I used to be a hardcore eBay (in my eyes anyways). There was a time when I could log on to eBay and buy something from a new seller for a steal and try it out. If I didn't like it, I would relist it and 9 times out of 10 I would make a 20 - 40% profit! Those days are pretty much over. It seems like everyone on eBay has an online store. There doesn't seem to be a lot of good deals to be had. That being said, I did buy a part for my fridge on eBay. I was about to buy it locally for $200 + taxes, then I told the guy that I would think about it first. I checked eBay and sure enough I found the exact part for $49.95 with free shipping. That was a no-brainer. So to me, eBay still has it's place but I list only as a last resort and hardly ever buy guitar gear - I rely on GC and TGP for those purchases.


----------



## Milkman (Feb 2, 2006)

One of the biggest and most common rip offs on E-bay is usurious shipping and handling charges.

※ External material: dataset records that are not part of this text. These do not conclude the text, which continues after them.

## src/rtl/mux_tree_pipe_pkg.sv

```systemverilog
// rtl/mux_tree_pipe_pkg.sv - shared constants and helpers for the pipelined mux tree
package mux_tree_pipe_pkg;

  localparam int MUX_MAX_SEL_BITS = 5;

  // Number of lanes entering tree level k of a 2**sel_bits input tree.
  function automatic int lanes_at(input int sel_bits, input int k);
    return 1 << (sel_bits - k);
  endfunction

endpackage

```

## src/rtl/mux_tree_pipe_level.sv

```systemverilog
// rtl/mux_tree_pipe_level.sv - one 2:1 level of the mux tree, optionally registered
module mux_tree_level
  import mux_tree_pipe_pkg::*;
#(
  parameter int WIDTH    = 32,
  parameter int LANES_IN = 2,
  parameter int SB       = 1,
  parameter bit REG      = 1'b1
) (
  input  logic                          clock_i,
  input  logic                          reset_i,
  input  logic                          en_i,
  input  logic                          valid_i,
  input  logic [SB-1:0]                 sel_i,
  input  logic [LANES_IN*WIDTH-1:0]     data_i,
  output logic                          valid_o,
  output logic [SB-1:0]                 sel_o,
  output logic [(LANES_IN/2)*WIDTH-1:0] data_o
);

  localparam int LANES_OUT = LANES_IN / 2;

  logic [LANES_OUT*WIDTH-1:0] data_d;
  logic [SB-1:0]              sel_d;

  // Bit 0 steers this level; the rest shifts down so the next level always uses bit 0.
  always_comb begin
    data_d = '0;
    for (int j = 0; j < LANES_OUT; j++) begin
      data_d[j*WIDTH +: WIDTH] = sel_i[0] ? data_i[(2*j+1)*WIDTH +: WIDTH]
                                          : data_i[(2*j)*WIDTH +: WIDTH];
    end
    sel_d = sel_i >> 1;
  end

  generate
    if (REG) begin : g_reg
      logic                       valid_q;
      logic [SB-1:0]              sel_q;
      logic [LANES_OUT*WIDTH-1:0] data_q;

      always_ff @(posedge clock_i) begin
        if (reset_i) begin
          valid_q <= 1'b0;
          sel_q   <= '0;
          data_q  <= '0;
        end else if (en_i) begin
          valid_q <= valid_i;
          sel_q   <= sel_d;
          data_q  <= data_d;
        end
      end

      assign valid_o = valid_q;
      assign sel_o   = sel_q;
      assign data_o  = data_q;
    end else begin : g_comb
      logic unused_ok;
      assign unused_ok = &{1'b0, clock_i, reset_i, en_i};
      assign valid_o   = valid_i;
      assign sel_o     = sel_d;
      assign data_o    = data_d;
    end
  endgenerate

endmodule

```

## src/rtl/mux_tree_pipe.sv

```systemverilog
// rtl/mux_tree_pipe.sv - N:1 wide mux tree with per-level pipelining and valid/ready handshake
module mux_tree_pipe
  import mux_tree_pipe_pkg::*;
#(
  parameter int WIDTH    = 32,
  parameter int SEL_BITS = 3,
  parameter bit PIPE     = 1'b1
) (
  input  logic                             clock,
  input  logic                             reset,
  input  logic                             in_valid,
  output logic                             in_ready,
  input  logic [SEL_BITS-1:0]              select,
  input  logic [(1<<SEL_BITS)*WIDTH-1:0]   in_data,
  output logic                             out_valid,
  input  logic                             out_ready,
  output logic [WIDTH-1:0]                 out_data
);

  localparam int N = 1 << SEL_BITS;

  logic [SEL_BITS:0]                valid_w;
  logic [SEL_BITS:0][SEL_BITS-1:0]  sel_w;
  logic [SEL_BITS:0][N*WIDTH-1:0]   data_w;
  logic                             stall;
  logic                             unused_ok;

  assign valid_w[0] = in_valid;
  assign sel_w[0]   = select;
  assign data_w[0]  = in_data;

  // Without PIPE only the last level registers, giving the single output register.
  generate
    for (genvar k = 0; k < SEL_BITS; k++) begin : g_level
      localparam int LIN   = lanes_at(SEL_BITS, k);
      localparam int OUT_W = (LIN / 2) * WIDTH;

      mux_tree_level #(
        .WIDTH    (WIDTH),
        .LANES_IN (LIN),
        .SB       (SEL_BITS),
        .REG      (PIPE || (k == SEL_BITS - 1))
      ) u_level (
        .clock_i (clock),
        .reset_i (reset),
        .en_i    (~stall),
        .valid_i (valid_w[k]),
        .sel_i   (sel_w[k]),
        .data_i  (data_w[k][LIN*WIDTH-1:0]),
        .valid_o (valid_w[k+1]),
        .sel_o   (sel_w[k+1]),
        .data_o  (data_w[k+1][OUT_W-1:0])
      );

      assign data_w[k+1][N*WIDTH-1:OUT_W] = '0;
    end
  endgenerate

  assign stall     = out_valid & ~out_ready;
  assign in_ready  = ~stall;
  assign out_valid = valid_w[SEL_BITS];
  assign out_data  = data_w[SEL_BITS][WIDTH-1:0];
  assign unused_ok = ^{1'b0, sel_w[SEL_BITS], data_w};

endmodule

```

I know what it costs to ship most basic musical items around the continent and there are lots of e-bay sellers who use this as a sneaky way to pad their profits. I say sneaky but people often don't ckeck this carefully before bidding.


----------



## torndownunit (May 14, 2006)

I still buy occasionally. It's not that I save a ton on the items, it's just that it's the only place I can find them sometimes. Especially when it comes to getting stuff shipped from the States. You can still find sellers with an ok price and reasonable shipping. Other websites are getting ridiculous with their shipping rates. Eg. a place I was looking at buying a supplement from wanted $22 shipping for a single bottle of pills. As for saving money though, you don't find as many deals nowadays.

As for listing items, I rarely used eBay in the past and I don't now. I have used Kijiji/Craigslist and forums for years. My buddy opened a music shop in town, and a lot of my lower priced items I just sell on consignment through him because it's completely hassle free. I don't even know the state of eBays fees etc now, but I have read a ton of complaints on other forums.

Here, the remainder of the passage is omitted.